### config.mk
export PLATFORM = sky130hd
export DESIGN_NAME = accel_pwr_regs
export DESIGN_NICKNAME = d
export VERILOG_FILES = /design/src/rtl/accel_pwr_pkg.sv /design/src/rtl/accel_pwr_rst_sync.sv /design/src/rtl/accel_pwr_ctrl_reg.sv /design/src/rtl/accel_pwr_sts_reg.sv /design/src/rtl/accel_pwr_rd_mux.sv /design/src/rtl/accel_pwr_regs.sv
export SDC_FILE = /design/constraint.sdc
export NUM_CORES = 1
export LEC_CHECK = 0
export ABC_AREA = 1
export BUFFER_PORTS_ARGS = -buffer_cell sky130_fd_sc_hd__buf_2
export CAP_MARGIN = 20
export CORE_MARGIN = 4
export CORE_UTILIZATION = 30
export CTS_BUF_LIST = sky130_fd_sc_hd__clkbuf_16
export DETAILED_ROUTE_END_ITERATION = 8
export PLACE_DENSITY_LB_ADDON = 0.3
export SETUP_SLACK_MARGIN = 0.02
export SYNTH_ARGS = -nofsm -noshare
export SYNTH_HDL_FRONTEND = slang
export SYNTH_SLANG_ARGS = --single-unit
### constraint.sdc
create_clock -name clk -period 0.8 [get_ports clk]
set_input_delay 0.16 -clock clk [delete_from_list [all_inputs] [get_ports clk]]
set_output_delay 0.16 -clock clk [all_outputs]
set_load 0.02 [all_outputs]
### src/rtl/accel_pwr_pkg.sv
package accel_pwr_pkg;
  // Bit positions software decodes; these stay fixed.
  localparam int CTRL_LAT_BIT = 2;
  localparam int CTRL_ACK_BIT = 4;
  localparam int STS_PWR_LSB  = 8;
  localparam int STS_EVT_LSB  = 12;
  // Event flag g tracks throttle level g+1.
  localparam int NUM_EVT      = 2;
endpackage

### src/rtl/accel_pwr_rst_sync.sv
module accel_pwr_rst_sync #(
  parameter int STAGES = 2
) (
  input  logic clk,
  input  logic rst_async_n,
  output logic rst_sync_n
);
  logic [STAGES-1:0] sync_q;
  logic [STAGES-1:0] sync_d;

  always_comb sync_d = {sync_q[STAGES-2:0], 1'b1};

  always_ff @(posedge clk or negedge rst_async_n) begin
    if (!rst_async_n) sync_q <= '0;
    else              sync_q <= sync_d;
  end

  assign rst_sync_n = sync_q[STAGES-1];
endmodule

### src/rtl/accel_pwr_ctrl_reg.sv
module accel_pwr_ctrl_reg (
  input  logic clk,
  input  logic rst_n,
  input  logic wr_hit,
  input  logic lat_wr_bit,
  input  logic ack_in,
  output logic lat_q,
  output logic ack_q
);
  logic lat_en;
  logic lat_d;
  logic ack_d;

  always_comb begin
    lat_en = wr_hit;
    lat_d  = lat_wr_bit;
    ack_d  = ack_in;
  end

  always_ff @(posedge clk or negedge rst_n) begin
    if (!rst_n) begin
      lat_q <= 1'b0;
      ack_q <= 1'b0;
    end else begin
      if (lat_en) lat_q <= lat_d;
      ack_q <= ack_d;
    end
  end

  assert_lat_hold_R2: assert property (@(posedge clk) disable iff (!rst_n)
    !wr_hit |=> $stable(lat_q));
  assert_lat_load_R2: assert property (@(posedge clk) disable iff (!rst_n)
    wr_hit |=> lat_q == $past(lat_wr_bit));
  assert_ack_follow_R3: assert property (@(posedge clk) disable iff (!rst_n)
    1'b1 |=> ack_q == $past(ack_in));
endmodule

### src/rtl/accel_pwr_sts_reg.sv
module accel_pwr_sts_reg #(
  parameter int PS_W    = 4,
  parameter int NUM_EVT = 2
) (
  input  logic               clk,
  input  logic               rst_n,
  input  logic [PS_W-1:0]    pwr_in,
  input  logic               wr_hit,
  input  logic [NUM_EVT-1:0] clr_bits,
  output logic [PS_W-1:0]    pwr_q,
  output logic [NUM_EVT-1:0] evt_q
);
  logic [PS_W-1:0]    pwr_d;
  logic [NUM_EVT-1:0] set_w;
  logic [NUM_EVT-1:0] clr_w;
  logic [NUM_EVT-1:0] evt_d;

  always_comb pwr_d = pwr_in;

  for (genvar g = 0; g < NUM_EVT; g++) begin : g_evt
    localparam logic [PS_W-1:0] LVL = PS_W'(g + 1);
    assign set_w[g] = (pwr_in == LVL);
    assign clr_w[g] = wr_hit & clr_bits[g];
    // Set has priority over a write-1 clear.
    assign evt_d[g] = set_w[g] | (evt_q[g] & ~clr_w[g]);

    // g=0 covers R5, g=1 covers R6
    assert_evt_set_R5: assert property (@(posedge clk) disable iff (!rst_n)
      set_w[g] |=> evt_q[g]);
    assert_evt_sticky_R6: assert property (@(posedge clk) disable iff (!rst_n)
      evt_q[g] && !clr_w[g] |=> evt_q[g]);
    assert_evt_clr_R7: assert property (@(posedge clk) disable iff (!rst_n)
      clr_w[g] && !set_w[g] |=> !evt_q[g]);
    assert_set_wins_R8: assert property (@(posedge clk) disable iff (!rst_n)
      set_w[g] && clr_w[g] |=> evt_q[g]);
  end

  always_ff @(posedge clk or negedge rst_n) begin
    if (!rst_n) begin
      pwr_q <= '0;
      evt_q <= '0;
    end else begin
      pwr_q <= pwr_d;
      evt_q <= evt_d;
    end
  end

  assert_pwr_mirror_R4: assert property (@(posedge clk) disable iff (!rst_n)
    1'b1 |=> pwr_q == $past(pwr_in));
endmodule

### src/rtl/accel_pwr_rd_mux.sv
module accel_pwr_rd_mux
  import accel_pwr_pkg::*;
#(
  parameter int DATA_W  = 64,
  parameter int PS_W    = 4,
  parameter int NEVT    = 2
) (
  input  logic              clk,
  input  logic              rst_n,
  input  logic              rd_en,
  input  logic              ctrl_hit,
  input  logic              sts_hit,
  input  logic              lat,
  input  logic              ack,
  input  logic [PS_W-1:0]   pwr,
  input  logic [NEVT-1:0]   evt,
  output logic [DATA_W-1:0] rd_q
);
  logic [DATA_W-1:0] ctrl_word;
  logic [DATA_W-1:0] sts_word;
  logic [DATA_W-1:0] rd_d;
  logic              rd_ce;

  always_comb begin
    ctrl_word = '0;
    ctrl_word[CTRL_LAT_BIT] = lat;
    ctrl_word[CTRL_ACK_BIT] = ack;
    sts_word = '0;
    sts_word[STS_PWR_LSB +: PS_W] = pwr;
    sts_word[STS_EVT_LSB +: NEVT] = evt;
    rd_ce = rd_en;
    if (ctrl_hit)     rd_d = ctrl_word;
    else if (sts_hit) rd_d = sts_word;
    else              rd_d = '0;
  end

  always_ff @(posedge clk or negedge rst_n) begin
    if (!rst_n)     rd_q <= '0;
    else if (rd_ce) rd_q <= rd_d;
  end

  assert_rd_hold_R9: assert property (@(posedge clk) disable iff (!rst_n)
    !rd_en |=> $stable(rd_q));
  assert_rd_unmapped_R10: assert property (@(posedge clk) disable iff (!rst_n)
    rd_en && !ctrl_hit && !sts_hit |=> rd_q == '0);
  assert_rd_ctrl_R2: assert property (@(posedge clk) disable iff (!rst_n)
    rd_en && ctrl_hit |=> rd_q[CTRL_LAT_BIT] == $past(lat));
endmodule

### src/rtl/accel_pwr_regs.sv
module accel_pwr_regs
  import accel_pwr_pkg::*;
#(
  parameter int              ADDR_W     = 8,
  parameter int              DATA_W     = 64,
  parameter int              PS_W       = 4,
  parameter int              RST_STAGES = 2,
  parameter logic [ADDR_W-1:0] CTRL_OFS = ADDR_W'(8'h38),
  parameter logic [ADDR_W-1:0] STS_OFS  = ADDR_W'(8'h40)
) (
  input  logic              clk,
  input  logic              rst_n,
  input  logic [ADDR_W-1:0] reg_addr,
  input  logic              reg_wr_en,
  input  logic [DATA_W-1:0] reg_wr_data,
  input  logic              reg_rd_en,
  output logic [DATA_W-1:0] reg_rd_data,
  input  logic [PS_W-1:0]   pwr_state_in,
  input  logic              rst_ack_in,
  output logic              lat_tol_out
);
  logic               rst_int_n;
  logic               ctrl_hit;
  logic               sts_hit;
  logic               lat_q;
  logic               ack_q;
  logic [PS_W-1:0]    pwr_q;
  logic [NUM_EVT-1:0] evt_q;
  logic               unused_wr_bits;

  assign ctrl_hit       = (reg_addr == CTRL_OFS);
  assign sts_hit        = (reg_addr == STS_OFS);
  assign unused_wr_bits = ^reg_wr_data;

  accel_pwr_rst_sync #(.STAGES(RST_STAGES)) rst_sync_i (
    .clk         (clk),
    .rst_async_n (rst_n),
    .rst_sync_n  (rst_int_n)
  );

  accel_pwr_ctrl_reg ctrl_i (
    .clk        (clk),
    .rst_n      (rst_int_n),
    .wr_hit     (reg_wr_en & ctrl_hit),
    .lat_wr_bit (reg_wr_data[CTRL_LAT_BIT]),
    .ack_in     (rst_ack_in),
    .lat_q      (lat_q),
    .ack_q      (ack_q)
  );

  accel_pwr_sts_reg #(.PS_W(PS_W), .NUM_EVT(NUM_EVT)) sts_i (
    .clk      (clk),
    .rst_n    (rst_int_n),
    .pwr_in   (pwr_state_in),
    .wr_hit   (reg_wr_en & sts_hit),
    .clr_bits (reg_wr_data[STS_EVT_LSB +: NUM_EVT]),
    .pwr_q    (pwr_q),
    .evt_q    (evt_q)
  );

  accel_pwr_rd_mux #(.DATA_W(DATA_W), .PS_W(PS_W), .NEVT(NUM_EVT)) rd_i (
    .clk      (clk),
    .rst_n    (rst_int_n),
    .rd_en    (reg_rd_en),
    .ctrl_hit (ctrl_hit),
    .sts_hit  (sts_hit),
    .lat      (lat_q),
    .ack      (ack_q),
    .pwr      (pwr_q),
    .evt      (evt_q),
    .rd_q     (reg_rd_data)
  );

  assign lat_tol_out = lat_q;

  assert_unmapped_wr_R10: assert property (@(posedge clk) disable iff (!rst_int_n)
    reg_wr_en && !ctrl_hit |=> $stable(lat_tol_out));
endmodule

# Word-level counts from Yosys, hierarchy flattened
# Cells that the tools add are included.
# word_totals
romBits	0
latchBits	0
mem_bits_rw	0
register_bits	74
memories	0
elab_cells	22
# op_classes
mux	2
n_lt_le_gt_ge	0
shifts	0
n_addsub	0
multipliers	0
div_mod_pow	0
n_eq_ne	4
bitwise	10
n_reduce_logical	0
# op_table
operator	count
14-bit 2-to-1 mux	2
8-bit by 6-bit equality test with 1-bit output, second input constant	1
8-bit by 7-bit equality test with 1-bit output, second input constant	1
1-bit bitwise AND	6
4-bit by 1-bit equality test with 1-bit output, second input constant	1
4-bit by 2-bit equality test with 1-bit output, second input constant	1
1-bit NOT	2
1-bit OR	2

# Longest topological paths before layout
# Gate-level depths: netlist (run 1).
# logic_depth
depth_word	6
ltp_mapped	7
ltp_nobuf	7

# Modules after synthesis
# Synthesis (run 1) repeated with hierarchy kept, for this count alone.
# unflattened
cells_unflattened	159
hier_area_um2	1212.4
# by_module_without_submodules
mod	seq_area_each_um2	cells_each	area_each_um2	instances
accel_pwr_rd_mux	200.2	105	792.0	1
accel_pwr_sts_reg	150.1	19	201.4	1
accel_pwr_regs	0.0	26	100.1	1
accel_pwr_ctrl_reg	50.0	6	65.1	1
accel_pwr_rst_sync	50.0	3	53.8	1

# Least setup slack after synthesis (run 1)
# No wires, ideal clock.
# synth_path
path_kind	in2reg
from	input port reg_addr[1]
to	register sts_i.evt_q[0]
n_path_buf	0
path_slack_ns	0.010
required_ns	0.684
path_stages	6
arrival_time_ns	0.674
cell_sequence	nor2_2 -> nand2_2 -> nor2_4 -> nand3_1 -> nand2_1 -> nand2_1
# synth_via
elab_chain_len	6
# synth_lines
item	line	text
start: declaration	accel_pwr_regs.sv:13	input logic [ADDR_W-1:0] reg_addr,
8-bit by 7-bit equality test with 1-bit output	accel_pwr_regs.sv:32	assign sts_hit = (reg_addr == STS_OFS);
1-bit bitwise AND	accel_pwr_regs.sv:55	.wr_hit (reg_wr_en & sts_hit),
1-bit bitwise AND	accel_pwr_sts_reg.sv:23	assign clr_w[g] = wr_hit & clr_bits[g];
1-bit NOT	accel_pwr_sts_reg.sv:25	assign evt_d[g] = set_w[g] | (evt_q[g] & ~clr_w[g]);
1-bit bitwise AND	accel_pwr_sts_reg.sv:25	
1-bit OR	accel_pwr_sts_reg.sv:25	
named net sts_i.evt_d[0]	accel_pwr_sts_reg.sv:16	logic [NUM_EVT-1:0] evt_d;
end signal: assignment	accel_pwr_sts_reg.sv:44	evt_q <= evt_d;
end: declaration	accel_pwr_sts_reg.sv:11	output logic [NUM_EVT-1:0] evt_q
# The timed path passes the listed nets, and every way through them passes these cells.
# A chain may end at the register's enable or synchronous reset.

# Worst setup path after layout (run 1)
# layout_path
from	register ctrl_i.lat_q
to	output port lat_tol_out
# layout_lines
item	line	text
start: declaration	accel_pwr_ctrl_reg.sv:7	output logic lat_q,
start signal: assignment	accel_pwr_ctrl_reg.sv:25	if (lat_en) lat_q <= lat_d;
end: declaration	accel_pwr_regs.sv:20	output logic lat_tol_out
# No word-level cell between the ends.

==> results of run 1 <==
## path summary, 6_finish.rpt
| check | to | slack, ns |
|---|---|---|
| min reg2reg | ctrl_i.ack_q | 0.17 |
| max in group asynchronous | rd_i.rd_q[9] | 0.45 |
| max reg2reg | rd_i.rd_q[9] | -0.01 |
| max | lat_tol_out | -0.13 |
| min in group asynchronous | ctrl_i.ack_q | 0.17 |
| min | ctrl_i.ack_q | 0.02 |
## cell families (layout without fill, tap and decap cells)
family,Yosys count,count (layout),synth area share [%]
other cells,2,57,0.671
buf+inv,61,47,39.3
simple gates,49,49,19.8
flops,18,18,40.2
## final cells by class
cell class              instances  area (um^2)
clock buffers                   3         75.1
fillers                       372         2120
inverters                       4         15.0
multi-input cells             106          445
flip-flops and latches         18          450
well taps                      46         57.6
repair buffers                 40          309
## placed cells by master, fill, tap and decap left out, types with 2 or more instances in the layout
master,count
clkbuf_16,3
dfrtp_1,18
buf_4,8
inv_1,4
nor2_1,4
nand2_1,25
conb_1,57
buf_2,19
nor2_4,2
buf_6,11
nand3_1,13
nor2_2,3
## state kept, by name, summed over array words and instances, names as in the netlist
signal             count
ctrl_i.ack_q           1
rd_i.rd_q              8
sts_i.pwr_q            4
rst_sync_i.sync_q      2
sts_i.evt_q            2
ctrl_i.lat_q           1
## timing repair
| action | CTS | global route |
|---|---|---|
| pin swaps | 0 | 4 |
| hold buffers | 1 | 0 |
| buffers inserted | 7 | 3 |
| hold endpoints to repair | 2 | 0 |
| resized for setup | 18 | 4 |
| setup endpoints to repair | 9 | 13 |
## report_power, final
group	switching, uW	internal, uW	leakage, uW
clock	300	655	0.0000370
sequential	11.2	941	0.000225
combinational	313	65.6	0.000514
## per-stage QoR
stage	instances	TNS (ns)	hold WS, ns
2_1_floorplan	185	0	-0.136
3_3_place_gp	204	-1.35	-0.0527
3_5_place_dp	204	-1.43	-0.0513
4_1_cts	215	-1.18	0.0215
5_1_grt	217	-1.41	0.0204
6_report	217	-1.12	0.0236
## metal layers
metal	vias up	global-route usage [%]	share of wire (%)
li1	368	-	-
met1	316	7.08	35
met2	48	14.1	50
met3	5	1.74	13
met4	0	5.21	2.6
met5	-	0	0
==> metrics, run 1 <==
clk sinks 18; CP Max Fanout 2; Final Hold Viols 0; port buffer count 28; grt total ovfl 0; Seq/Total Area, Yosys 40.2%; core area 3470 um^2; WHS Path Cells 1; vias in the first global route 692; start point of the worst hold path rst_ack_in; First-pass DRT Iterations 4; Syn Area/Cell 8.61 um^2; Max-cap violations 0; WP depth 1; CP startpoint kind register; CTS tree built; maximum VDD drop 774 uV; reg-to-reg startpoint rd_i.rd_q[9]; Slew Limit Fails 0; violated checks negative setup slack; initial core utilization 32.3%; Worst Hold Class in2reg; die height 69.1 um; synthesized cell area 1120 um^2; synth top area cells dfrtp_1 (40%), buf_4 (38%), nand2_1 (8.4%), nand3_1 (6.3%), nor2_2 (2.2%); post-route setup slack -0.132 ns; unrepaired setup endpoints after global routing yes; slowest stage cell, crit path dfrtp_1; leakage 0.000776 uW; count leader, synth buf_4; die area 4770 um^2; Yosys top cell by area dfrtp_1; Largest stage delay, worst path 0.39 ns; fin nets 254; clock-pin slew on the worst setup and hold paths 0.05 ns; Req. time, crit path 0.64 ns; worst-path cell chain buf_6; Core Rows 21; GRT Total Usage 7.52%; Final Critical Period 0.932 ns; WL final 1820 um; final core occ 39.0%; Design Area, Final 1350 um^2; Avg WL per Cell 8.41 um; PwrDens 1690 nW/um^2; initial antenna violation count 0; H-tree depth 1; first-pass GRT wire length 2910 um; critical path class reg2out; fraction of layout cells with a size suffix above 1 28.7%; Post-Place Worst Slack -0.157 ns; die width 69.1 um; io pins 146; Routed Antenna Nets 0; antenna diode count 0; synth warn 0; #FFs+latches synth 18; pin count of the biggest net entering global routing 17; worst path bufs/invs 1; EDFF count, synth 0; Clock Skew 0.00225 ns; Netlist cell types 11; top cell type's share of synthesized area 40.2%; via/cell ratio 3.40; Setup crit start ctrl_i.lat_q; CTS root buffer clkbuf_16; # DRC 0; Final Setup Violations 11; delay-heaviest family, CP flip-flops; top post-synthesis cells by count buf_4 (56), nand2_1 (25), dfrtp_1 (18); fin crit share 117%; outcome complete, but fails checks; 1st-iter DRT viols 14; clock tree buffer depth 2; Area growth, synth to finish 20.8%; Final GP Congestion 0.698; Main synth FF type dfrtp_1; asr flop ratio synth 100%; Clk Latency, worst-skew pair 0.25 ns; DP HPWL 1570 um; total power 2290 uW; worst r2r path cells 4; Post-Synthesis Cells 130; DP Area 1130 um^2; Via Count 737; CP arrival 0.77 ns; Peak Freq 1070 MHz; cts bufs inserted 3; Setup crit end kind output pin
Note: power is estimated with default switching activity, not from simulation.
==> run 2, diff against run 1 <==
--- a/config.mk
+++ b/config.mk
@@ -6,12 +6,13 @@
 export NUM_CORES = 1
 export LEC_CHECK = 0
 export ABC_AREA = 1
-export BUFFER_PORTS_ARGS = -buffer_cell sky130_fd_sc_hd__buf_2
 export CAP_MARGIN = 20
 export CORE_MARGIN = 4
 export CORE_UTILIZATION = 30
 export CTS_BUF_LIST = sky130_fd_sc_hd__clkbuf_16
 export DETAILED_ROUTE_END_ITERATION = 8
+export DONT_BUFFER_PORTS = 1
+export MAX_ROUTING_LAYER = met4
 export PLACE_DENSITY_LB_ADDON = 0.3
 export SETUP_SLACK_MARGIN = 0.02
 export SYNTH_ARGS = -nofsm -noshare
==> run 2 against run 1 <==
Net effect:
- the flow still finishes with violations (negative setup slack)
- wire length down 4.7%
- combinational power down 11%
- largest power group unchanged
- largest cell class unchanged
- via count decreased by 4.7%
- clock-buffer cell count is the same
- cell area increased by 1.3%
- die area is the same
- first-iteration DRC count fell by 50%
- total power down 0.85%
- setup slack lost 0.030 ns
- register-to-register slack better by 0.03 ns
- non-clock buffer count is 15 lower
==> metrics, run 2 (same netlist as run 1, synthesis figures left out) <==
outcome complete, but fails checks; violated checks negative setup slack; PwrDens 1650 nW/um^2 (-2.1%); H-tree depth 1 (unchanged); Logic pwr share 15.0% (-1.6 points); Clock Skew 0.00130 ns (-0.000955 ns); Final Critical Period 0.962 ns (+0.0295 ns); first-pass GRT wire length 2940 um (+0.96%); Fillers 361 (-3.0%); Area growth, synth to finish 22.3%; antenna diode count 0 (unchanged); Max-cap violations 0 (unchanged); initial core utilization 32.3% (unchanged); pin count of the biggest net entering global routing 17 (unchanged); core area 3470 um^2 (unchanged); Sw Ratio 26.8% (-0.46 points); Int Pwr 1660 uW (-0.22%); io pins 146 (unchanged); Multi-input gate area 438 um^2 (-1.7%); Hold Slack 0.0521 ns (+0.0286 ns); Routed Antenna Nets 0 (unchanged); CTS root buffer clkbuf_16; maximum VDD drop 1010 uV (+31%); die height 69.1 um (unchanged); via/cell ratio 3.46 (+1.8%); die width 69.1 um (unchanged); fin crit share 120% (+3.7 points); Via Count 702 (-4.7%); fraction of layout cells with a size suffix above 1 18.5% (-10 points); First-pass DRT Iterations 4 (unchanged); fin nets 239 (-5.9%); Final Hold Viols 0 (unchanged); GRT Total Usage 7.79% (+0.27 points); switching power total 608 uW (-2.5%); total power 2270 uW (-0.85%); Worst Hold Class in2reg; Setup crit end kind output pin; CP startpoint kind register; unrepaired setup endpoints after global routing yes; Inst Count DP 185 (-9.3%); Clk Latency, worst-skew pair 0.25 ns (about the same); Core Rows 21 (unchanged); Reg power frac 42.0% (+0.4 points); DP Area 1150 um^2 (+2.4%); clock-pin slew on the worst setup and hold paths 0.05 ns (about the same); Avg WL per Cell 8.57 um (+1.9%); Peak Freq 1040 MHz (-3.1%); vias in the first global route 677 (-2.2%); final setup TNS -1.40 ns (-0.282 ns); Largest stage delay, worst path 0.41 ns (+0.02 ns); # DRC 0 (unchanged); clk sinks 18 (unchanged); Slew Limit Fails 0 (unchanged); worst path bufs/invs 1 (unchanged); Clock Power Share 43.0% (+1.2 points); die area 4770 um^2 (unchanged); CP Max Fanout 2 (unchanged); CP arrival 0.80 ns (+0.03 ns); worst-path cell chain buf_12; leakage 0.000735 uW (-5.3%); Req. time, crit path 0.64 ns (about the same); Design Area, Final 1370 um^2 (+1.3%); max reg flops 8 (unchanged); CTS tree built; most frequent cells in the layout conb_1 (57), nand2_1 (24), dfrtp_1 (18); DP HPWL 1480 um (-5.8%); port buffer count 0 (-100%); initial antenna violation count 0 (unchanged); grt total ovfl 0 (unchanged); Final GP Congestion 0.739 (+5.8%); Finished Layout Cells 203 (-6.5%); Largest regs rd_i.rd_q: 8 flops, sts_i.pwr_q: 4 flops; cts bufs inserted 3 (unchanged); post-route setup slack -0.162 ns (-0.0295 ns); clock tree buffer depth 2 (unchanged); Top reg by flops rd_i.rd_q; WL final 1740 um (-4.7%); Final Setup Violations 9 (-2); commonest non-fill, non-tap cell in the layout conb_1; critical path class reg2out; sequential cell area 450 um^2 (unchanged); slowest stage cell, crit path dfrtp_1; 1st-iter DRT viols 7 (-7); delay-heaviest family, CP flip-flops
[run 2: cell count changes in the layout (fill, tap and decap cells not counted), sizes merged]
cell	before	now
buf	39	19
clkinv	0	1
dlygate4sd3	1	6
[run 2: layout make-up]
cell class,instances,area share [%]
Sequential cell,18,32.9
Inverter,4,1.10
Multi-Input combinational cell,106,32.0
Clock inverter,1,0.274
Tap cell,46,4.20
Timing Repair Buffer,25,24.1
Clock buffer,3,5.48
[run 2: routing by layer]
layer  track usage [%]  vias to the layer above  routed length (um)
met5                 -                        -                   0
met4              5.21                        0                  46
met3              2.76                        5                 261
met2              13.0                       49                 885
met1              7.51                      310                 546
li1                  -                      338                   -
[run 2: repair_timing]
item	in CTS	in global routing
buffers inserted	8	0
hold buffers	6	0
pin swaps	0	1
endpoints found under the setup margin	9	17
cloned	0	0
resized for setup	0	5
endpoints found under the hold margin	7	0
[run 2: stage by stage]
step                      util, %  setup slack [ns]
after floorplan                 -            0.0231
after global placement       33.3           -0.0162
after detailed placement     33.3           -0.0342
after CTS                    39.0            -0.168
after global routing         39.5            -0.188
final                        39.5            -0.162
^^^^^^^^
◆ YOUR TASK:
Please show each line in the records above that contains "localparam".

◆ ANSWER SPACE:
  localparam int CTRL_LAT_BIT = 2;
  localparam int CTRL_ACK_BIT = 4;
  localparam int STS_PWR_LSB  = 8;
  localparam int STS_EVT_LSB  = 12;
  localparam int NUM_EVT      = 2;
    localparam logic [PS_W-1:0] LVL = PS_W'(g + 1);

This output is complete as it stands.